視線の先には斬れたビルの縁に佇む、白く小さい姿。
少年が連れていた音速猿がいる。
(お前かーーーーー!!!)
注目の的となっている音速猿は、何故注目されているのか分かっていないらしく、戸惑ったようにきょとんとしている。
「チェイン!!」
「了解!」
「結局お前の持ち込み企画だったな…!」
「すいませんごめんなさい知らなかったんです本当に!!」
クラウスの号令でチェインが即座に動いた。逃がさないよう、怖がらせないよう慎重に、音速猿に近づいていく。

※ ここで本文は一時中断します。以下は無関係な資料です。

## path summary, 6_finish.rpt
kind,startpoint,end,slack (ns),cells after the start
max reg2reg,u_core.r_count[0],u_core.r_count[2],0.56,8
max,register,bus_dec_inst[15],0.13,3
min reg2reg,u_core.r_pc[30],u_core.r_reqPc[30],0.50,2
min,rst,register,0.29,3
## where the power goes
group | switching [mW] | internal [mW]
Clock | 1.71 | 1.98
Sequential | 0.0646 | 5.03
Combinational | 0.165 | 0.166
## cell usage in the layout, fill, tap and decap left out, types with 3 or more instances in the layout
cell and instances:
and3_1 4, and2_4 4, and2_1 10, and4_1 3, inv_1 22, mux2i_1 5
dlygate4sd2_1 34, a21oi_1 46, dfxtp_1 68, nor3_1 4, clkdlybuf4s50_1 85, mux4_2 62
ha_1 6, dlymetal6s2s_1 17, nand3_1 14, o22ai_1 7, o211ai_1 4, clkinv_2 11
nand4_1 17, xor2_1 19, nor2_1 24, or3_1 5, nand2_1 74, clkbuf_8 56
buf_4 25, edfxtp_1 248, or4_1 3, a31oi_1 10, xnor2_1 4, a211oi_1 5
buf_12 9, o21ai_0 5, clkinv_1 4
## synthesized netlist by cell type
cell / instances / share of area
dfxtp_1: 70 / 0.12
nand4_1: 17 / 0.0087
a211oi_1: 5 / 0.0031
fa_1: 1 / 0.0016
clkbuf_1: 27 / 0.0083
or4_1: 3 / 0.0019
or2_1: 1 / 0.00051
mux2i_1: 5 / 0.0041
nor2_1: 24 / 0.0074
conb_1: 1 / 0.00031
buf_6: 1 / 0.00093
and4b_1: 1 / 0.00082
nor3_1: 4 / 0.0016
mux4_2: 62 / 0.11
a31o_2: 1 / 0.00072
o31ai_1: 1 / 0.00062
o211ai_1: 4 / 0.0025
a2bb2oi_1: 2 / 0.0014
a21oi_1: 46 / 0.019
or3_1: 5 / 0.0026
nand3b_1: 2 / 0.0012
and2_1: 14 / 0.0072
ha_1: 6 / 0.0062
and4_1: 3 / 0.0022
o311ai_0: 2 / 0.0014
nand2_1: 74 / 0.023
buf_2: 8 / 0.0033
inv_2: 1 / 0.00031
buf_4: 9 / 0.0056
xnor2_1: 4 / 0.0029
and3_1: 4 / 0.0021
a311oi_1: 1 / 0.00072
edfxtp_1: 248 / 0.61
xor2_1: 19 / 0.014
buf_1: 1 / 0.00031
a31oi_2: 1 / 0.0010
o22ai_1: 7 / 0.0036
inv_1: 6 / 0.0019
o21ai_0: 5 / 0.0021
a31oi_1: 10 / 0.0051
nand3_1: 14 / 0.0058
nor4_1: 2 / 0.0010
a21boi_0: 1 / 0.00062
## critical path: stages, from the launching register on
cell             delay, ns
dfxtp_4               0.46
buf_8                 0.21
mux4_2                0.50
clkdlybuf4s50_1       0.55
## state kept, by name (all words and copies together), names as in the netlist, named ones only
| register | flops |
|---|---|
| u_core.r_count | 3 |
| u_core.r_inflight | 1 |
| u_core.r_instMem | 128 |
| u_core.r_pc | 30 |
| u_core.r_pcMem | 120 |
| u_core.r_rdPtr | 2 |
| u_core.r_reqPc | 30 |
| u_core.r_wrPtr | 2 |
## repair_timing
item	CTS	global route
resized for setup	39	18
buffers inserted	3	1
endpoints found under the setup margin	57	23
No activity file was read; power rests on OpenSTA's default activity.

だが音速猿の方は、その捕まえようとする行動を察したらしく、近づいてきた分だけ怯えた様子でじりじりと後退し、
「あ」
あと少しで手が届くといった所で、縁から飛ぶように逃げた。
「しまった!」
落ちるように逃げだした音速猿を追いかける形で、チェインも壁をひらりと飛び越える。
「待て猿ウウウウウウウウウウウ!!」
「……結理、もう大丈夫だ。君は召喚された半神の位置を捕捉してくれ給え。見つけ次第チェインと位置情報の交換を」
「了解しました。それと……」
指示に即座に頷き、結理は術を解除して立ち上がると、クラウスの血で赤く染まった手を見せて、やや躊躇いがちに続けた。
「『もらっても』いいですか?」
「ああ構わない。君も消費してしまっただろう」
「ありがとうございます」
軽く頭を下げてから、結理は手についた赤を舐めとりながらチェインの後を追うように外へ向かって駆け出した。走りながら無駄に力が入りそうになる体を制御しつつ、空中に身を躍らせる。
(……あ、そういえば……)
落下しながら、ふと事務所の惨状を思い出す。盛大に切り裂かれた室内の調度品は、斬撃とその際に出た瓦礫のせいで粗方全滅していた。当然、クラウスが大事に育てている鉢植えも例外ではない。
「これは……どっかで血の雨が降るかなあ…?」
苦笑しつつ魔力を練り上げる。『八つ当たり』は自分の関知する所ではない。今は与えられた任務を全うするだけだ。
「『風術』!」
風を起こして落下速度を調節し、街灯の上にふわりと着地する。細く長く息を吐いて意識を集中させ、一つの方角をぴたりと見据えた。
「……見つけた」
小さく呟き、結理は街灯から飛び降りて走り出した。足は止めずに携帯を取り出して、慣れた操作で電話をかける。
相手は2コールで出た。
『はい』
「結理です。半神は暴れ回りながら混沌の角塔方面に向かってます。まだご機嫌斜めっぽいですねぇ……」
『分かった。猿の方は逆方向に向かってる。鉢合うようだったらまた連絡して。』
「了解です」
チェインとの長くない会話を終えて、走る速度を上げた。その間周囲の気配を探ることは忘れない。結理が探しているのは半神だけではない。この物騒で危険なゲームを仕組んだ主催者自身もだ。